GOAL OF THE EXERCISE
Go through the data below and return each line where the string "asynchronous" occurs.

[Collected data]
###
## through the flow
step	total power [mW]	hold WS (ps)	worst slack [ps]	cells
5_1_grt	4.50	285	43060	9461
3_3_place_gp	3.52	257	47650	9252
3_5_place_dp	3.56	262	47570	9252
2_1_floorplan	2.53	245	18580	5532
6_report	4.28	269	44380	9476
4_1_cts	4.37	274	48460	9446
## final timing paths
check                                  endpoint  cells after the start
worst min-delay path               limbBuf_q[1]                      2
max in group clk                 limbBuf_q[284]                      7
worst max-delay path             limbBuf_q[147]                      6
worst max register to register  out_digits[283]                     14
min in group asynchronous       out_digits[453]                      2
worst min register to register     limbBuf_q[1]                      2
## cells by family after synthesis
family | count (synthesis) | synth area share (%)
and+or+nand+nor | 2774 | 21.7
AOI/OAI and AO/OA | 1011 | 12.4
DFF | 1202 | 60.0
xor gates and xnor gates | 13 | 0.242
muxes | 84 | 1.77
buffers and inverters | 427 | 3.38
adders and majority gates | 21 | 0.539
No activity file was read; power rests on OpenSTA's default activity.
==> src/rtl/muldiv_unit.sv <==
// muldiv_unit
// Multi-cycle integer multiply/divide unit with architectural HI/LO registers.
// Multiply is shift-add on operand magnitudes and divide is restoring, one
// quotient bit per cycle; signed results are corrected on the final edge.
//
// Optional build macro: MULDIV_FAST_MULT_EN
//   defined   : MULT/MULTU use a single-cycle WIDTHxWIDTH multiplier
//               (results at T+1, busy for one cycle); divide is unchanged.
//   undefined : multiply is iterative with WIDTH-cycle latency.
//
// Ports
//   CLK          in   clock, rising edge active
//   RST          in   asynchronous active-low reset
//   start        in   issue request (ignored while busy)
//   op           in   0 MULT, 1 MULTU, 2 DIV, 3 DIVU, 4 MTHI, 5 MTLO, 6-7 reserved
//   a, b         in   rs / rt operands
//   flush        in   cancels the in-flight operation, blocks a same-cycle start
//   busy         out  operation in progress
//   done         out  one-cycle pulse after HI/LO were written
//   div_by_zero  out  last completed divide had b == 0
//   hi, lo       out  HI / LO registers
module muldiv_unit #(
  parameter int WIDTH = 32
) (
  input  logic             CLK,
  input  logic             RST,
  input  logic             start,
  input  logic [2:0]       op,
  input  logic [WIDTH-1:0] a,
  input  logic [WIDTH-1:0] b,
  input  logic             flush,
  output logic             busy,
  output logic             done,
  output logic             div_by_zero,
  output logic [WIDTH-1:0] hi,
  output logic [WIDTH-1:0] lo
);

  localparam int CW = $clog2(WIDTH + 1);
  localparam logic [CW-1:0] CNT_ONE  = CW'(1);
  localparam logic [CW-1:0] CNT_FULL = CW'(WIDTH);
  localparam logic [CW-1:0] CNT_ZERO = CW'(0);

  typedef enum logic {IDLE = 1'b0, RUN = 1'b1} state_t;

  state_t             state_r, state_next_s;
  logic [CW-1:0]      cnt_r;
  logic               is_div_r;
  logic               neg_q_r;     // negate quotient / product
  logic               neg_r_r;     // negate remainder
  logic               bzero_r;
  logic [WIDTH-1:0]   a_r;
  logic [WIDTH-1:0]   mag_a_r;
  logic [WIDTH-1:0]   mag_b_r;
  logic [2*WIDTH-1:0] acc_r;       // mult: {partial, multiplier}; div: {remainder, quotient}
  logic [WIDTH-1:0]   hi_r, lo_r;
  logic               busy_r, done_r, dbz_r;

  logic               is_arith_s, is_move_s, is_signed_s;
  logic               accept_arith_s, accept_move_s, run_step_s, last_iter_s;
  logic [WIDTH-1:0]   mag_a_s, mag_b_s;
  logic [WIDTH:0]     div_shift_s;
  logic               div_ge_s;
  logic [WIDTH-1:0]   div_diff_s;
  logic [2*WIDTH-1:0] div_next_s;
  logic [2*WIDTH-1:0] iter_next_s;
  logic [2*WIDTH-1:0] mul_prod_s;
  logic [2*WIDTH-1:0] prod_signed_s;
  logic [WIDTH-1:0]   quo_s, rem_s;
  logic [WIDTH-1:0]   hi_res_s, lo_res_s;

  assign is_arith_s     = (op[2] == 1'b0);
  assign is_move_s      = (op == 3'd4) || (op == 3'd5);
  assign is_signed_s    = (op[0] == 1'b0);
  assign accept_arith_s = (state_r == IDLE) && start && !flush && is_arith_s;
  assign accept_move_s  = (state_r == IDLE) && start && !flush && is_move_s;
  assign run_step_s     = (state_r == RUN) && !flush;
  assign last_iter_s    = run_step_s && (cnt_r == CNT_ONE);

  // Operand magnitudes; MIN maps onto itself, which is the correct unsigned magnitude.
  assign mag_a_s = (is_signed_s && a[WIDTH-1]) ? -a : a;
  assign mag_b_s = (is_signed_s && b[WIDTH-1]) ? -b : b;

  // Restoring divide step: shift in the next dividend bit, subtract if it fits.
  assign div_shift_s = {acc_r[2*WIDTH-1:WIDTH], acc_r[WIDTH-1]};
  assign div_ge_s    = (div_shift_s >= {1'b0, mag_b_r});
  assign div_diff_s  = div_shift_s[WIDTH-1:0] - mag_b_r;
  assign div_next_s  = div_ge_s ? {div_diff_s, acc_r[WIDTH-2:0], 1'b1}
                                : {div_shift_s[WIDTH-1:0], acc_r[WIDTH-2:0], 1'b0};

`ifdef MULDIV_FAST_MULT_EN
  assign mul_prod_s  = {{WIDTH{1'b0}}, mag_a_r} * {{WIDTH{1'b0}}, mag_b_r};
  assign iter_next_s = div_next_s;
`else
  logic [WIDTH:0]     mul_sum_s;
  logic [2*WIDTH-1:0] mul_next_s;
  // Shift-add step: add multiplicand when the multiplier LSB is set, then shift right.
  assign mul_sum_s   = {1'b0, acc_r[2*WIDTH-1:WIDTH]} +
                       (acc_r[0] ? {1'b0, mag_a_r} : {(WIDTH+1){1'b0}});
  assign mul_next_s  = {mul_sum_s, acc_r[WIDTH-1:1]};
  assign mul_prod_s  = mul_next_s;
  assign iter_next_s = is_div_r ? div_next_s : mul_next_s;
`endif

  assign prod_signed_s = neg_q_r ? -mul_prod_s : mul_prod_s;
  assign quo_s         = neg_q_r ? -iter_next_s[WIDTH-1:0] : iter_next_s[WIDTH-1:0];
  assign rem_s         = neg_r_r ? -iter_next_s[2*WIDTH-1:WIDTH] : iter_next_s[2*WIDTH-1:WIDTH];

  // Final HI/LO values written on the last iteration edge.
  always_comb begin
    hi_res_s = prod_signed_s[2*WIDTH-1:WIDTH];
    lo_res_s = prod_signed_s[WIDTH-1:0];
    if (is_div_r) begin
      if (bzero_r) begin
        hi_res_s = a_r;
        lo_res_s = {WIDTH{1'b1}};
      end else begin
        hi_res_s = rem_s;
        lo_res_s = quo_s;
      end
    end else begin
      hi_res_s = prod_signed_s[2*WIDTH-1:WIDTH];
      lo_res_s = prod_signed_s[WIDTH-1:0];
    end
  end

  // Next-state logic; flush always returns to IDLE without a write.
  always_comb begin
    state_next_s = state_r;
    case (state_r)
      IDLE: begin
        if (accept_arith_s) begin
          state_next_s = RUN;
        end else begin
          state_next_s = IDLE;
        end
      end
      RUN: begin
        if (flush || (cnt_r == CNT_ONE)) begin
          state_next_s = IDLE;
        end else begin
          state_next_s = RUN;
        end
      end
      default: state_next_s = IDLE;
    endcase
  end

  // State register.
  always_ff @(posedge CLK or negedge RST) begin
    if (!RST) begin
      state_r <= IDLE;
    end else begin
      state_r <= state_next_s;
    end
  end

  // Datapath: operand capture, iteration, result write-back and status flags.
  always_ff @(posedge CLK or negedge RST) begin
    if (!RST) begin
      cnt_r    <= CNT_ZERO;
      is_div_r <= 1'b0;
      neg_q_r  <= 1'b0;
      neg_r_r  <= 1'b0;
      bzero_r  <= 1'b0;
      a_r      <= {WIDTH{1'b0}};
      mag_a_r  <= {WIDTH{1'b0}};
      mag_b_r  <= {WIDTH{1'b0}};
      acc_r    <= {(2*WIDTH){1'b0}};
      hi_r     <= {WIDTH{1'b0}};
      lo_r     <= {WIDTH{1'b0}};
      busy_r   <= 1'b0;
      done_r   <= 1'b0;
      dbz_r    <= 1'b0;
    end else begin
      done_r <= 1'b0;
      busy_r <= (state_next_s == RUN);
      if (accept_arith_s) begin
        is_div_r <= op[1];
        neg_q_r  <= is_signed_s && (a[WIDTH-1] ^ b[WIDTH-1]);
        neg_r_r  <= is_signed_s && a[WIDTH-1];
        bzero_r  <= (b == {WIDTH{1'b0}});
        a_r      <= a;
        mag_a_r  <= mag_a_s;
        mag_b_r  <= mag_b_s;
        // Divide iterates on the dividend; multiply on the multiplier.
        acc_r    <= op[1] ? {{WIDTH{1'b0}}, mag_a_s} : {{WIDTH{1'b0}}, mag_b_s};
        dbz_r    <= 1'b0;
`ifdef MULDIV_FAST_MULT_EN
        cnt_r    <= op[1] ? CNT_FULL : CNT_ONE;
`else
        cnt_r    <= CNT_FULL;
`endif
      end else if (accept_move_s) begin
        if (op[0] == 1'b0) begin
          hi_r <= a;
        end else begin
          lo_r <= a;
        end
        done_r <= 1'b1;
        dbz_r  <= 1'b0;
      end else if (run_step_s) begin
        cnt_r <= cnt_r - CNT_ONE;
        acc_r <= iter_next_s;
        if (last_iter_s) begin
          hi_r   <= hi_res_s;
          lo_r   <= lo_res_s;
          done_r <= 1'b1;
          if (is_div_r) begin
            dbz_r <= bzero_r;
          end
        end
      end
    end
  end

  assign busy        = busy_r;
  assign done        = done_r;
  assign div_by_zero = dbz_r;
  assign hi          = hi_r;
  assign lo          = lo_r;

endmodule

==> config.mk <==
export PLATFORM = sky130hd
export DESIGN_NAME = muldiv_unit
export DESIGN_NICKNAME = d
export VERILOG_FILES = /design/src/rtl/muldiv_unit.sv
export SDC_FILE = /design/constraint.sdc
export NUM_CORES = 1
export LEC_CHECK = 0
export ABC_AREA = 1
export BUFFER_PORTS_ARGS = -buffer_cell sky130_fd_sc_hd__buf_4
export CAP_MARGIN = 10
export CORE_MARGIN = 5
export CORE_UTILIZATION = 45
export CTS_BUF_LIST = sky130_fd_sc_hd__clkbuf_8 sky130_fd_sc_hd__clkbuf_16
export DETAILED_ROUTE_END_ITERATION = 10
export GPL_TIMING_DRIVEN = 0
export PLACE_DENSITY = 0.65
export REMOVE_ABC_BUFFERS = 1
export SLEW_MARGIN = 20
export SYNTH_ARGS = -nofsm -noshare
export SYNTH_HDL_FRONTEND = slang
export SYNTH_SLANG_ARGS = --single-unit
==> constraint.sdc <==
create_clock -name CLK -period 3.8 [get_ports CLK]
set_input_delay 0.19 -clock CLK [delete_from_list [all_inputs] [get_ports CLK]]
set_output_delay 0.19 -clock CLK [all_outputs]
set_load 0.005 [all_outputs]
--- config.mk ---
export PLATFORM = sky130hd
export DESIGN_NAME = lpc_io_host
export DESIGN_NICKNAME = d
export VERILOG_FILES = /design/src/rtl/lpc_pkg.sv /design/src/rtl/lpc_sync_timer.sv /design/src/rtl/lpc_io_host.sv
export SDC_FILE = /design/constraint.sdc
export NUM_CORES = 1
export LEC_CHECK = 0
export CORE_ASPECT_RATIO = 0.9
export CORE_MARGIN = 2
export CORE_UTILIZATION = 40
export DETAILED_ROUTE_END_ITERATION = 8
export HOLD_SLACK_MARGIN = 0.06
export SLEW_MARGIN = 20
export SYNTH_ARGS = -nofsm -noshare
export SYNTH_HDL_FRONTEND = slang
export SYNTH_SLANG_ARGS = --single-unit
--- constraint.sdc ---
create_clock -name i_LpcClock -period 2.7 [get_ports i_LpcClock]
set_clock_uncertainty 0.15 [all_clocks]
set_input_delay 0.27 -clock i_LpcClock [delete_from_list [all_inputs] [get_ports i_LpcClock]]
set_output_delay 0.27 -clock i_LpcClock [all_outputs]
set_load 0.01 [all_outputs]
###
TASK SOLUTION
min in group asynchronous       out_digits[453]                      2
//   RST          in   asynchronous active-low reset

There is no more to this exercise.